While raptors are definitely the attraction for birding the area in winter, there have been some other trends in recent years that are certainly interesting.  I started birding 16 years ago, and during those first few winters when I would bird this area, it was always surprising to run across a stray Western Meadowlark here or there.  In recent years, it seems like more and more Meadowlarks stay in the area all winter long, and today, I came across literally hundreds and hundreds.  I also came across two large flocks of American Robins, a species that does sometimes overwinter in the area in small numbers, but there were probably at least 100 Robins in each flock I saw today.  Southeast of Presho, there also have been large numbers of Red-winged Blackbirds that have been overwintering in recent years.

Three different species of birds, each of which is found in ever-increasing numbers in winter over the last several years…hmmm…I wonder what the cause could be?  It’s almost as if there’s some kind of “warming” effect that’s enabling them to overwinter.  Perhaps someday scientists will discover what’s behind such a change in climate.  🙂

Rattlesnakin!

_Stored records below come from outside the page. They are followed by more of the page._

Background: an optimization exercise with open tools, aiming at small area. Do not read the settings as production practice. The RTL was checked by simulation tests, not by an equivalence proof against the original design. The clock port is modelled as an ideal driver; clocking choices that lean on that would not hold on a real chip. No activity file was given, so power comes from the tool's default toggle rates.

Setup of before:
// main_wrapper
module main_wrapper
   (btn_pin,
    rst,
    seg_cs_pin,
    seg_data_0_pin,
    seg_data_1_pin,
    sw_pin,
    sys_clk_in);
  input [4:0]btn_pin;
  input rst;
  output [7:0]seg_cs_pin;
  output [7:0]seg_data_0_pin;
  output [7:0]seg_data_1_pin;
  input [3:0]sw_pin;
  input sys_clk_in;
  wire [3:0] aim;
  wire [2:0] btr, btd;
  wire [3:0] dec;
  wire hit_nx, game;
  wire [23:0] b;
  wire [18:0] s;
  Debounce debounce_i (.clk(sys_clk_in), .rst(rst), .sw_pin(sw_pin), .btn_pin(btn_pin[2:0]),
                       .aim(aim), .btr(btr), .btd(btd));
  Random_gen random_i (.clk(sys_clk_in), .rst(rst), .clr_btn(btd[1]), .hold(hit_nx), .dec(dec));
  Control control_i (.clk(sys_clk_in), .rst(rst), .aim(aim), .rf(btr[1]), .mf(btr[2]),
                     .dec(dec), .hit_nx(hit_nx), .game(game), .b(b), .s(s));
  ssdisplay display_i (.clk(sys_clk_in), .rst(rst), .b(b), .s(s), .aim(aim), .test(btr[0]),
                       .game(game), .seg_data_0_pin(seg_data_0_pin),
                       .seg_data_1_pin(seg_data_1_pin), .seg_cs_pin(seg_cs_pin));
endmodule
==> module Control, before the edit <==
module Control(
  input clk,
  input rst,
  input [3:0] aim,
  input rf,             
  input mf,             
  input [3:0] dec,
  output hit_nx,        
  output reg game,
  output [23:0] b,      
  output [18:0] s       
);
  wire r0, r9;
  wire [8:0] q;
  Counter counter_i (.clk(clk), .rst(rst), .q(q), .r0(r0), .r9(r9));
  wire remove;
  Score score_i (.clk(clk), .rst(rst), .rf(rf), .inc(remove), .s(s));
  Hit hit_i (.s(s), .game(game), .q(q), .r9(r9), .rst(rst), .hit_nx(hit_nx));
  reg hit;
  always @(posedge clk) hit <= hit_nx;
  wire seven;
  Board board_i (.clk(clk), .rst(rst), .clrb(rf | ~game), .entry(!rf && hit && game),
                 .fire(!rf && mf && game && r0), .aim(aim), .dec(dec), .b(b), .seven(seven),
                 .remove(remove));
  always @(posedge clk)
    if (rst | rf) game <= 1'b1;
    else if (seven) game <= 1'b0;
endmodule
==> module Board, before the edit <==
module Board(input clk, input rst, input clrb, input entry, input fire, input [3:0] aim,
             input [3:0] dec, output reg [23:0] b, output reg seven, output remove);
  wire [6:0] nz;
  genvar k;
  generate for (k = 0; k < 6; k = k + 1) begin : g_nz
    assign nz[k] = |b[4*k+3:4*k];
  end endgenerate
  assign nz[6] = seven;
  reg [3:0] lead;
  integer j;
  always @(*) begin
    lead = 4'd0;
    for (j = 0; j < 6; j = j + 1)
      lead = lead | (b[4*j +: 4] & {4{~nz[j+1]}});
  end
  assign remove = fire && (aim == lead);
  reg [23:0] brm;
  always @(*)
    for (j = 0; j < 6; j = j + 1)
      brm[4*j +: 4] = b[4*j +: 4] & {4{~(remove & ~nz[j+1])}};
  always @(posedge clk)
    if (rst || clrb) begin
      b <= 0; seven <= 0;
    end else if (entry) begin
      b <= {brm[19:0], dec}; seven <= nz[5] & ~remove;
    end else
      b <= brm;
endmodule
==> module ssdisplay, before the edit <==
module ssdisplay(
  input clk,
  input rst,
  input [23:0] b,
  input [18:0] s,
  input [3:0] aim,
  input test,
  input game,
  output [7:0] seg_data_0_pin,
  output [7:0] seg_data_1_pin,
  output [7:0] seg_cs_pin
);
  reg [1:0] p;
  always @(posedge clk)
    if (rst) p <= 0;
    else p <= p + 2'd1;
  function [6:0] seg7(input [3:0] v);
    seg7 = {v[3] | (v[2] & ~v[1]) | (~v[2] & v[1]) | (v[1] & ~v[0]),
            v[3] | (~v[1] & ~v[0]) | (v[2] & ~v[1]) | (v[2] & ~v[0]),
            (~v[2] & ~v[0]) | (v[1] & ~v[0]),
            v[3] | (~v[2] & ~v[0]) | (v[1] & ~v[0]) | (~v[2] & v[1]) | (v[2] & ~v[1] & v[0]),
            v[2] | ~v[1] | v[0],
            ~v[2] | (v[1] & v[0]) | (~v[1] & ~v[0]),
            v[3] | v[1] | (v[2] & v[0]) | (~v[2] & ~v[0])};
  endfunction
  reg [3:0] v1, v2;
  always @(*) begin
    case (p)
      2'd0: v1 = game ? aim : 4'd0;
      2'd1: v1 = 4'd0;
      2'd2: v1 = game ? b[23:20] : 4'd0;
      default: v1 = game ? b[19:16] : {1'b0, s[18:16]};
    endcase
    case (p)
      2'd0: v2 = game ? b[15:12] : s[15:12];
      2'd1: v2 = game ? b[11:8] : s[11:8];
      2'd2: v2 = game ? b[7:4] : s[7:4];
      default: v2 = game ? b[3:0] : s[3:0];
    endcase
  end
  wire blank1 = game & ((v1 == 4'd0) | (v1[3] & (v1[2] | v1[1])));
  wire blank2 = game & (v2 == 4'd0);
  wire sym = game & (p == 2'd1);
  assign seg_data_0_pin = test ? 8'hff : sym ? 8'b01001001 : blank1 ? 8'h00 : {1'b0, seg7(v1)};
  assign seg_data_1_pin = test ? 8'hff : blank2 ? 8'h00 : {1'b0, seg7(v2)};
  wire [3:0] cs = {p == 2'd3, p == 2'd2, p == 2'd1, p == 2'd0};
  assign seg_cs_pin = {cs, cs};
endmodule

Family fun for all…

Prairie Rattlesnake photo - Crotalus viridis

A Prairie Rattlesnake, curled up in a weedy spot right next to the burrow of a prairie dog.

I had never seen a rattlesnake before until 4 years ago.  I knew Prairie Rattlesnakes were found in much of South Dakota, but not in the eastern part of the state where I live.  A fellow birder posted something that fall, about not only finding some nice birds on a prairie dog town (e.g., Sprague’s Pipits and Burrowing Owls), but also noted that after a cool fall night, there were rattlesnakes out sunning on that warm fall day.

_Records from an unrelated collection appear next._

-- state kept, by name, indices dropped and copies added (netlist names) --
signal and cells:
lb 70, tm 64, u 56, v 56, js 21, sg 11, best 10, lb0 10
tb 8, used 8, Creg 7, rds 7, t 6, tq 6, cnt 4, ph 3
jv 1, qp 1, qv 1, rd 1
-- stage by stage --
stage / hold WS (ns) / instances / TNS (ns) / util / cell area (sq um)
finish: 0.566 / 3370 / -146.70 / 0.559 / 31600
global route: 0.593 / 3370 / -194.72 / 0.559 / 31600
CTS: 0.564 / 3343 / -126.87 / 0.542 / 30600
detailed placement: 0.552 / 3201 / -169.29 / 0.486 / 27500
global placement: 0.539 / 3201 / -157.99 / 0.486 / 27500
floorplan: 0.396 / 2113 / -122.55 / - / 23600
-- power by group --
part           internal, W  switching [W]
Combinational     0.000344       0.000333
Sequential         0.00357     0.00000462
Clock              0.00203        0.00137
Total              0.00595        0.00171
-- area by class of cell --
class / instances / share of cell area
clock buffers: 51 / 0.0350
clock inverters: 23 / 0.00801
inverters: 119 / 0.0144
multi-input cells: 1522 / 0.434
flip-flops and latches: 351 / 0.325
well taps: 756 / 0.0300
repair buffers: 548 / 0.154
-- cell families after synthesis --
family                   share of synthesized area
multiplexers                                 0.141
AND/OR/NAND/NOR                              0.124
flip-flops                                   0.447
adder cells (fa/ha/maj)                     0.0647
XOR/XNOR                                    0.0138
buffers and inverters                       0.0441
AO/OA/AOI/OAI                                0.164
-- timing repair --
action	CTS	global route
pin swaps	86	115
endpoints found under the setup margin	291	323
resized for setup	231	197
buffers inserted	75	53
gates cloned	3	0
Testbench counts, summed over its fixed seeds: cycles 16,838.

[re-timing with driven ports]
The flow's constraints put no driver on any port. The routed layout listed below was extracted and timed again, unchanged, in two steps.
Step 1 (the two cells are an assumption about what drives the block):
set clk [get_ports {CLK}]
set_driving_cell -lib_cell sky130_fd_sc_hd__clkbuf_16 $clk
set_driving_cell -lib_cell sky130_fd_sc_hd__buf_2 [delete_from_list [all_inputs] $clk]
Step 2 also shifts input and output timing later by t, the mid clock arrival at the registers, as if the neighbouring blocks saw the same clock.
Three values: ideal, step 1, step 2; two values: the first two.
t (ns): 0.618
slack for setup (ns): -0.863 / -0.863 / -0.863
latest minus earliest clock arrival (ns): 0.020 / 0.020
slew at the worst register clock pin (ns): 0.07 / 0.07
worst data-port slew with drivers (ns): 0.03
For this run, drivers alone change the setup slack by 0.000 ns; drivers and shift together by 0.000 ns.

Rattlesnakes!  An 8-year old son!  What better father-son bonding activity than going “rattlesnakin’!!” I am SUCH a good father!  First actually, we went fishing in the morning on the Missouri River, below Oahe Dam by Pierre.  However by noon, with a nice warm sun starting to heat things up, we grabbed lunch and headed for that same prairie dog town. It didn’t take long to find sunning rattlesnakes.  They hang out in prairie dog burrows (presumably abandoned ones), coming out to sun during warm fall days.  On one prairie dog mound were 4 rattlesnakes, 3 quite large ones, and one very small one that couldn’t have been more than 12 inches long.  Great fun had by all!  Photos!  A son that, well…wasn’t quite enamored as I was in seeing poisonous snakes up close and personal.

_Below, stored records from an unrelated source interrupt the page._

From an optimization exercise on the open Yosys and OpenROAD flow, aimed at small area, a short achievable clock period and few clock cycles; shortcuts taken in it are not production practice. Function was checked by simulation only, so behaviour that the tests miss may differ from the original. Power figures rest on the tool's default switching activity, not on a simulated workload.

### design/flow/constraint.sdc
create_clock -name core_clock -period 9.0 [get_ports {clk}]
set_input_delay 1.8000 -clock core_clock [delete_from_list [all_inputs] [get_ports {clk}]]
set_output_delay 1.8000 -clock core_clock [all_outputs]
set_load 0.01 [all_outputs]
### design/flow/config.mk
export PLATFORM = sky130hd
export DESIGN_NAME = Cache
export DESIGN_NICKNAME = Cache
export VERILOG_FILES = /design/flow/design.v
export SDC_FILE = /design/flow/constraint.sdc
export NUM_CORES = 4
export LEC_CHECK = 0
export CAP_MARGIN = 20
export CORE_MARGIN = 2
export CORE_UTILIZATION = 45
export PLACE_DENSITY = 0.6
export SLEW_MARGIN = 20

Funny…my wife and sister also both gave me a bit of grief for PURPOSELY taking our son out to see poisonous snakes.  Silly family…they don’t know good clean fun when they see it!

Prairie Rattlesnake - Crotalus viridis

Another Prairie Rattlesnake, and this guy was a big boy. Probably the biggest I’ve seen.

I hadn’t been back out “rattlesnakin” again until this past week.  No, I didn’t bring my son this time, but I did the same thing…fish during the cool morning hours, and then look for rattlesnakes as the sun warmed the ground at the prairie dog town.  Rattlesnakes weren’t out in force like they were on that fall day of four years ago, but there were still a handful to be found, including probably the largest rattlesnake I’ve seen.

So, if you’re sitting at home on a warm fall day, wondering where to have some good clean family fun, don’t forget!  Rattlesnakin’….a family activity you ALL can enjoy!!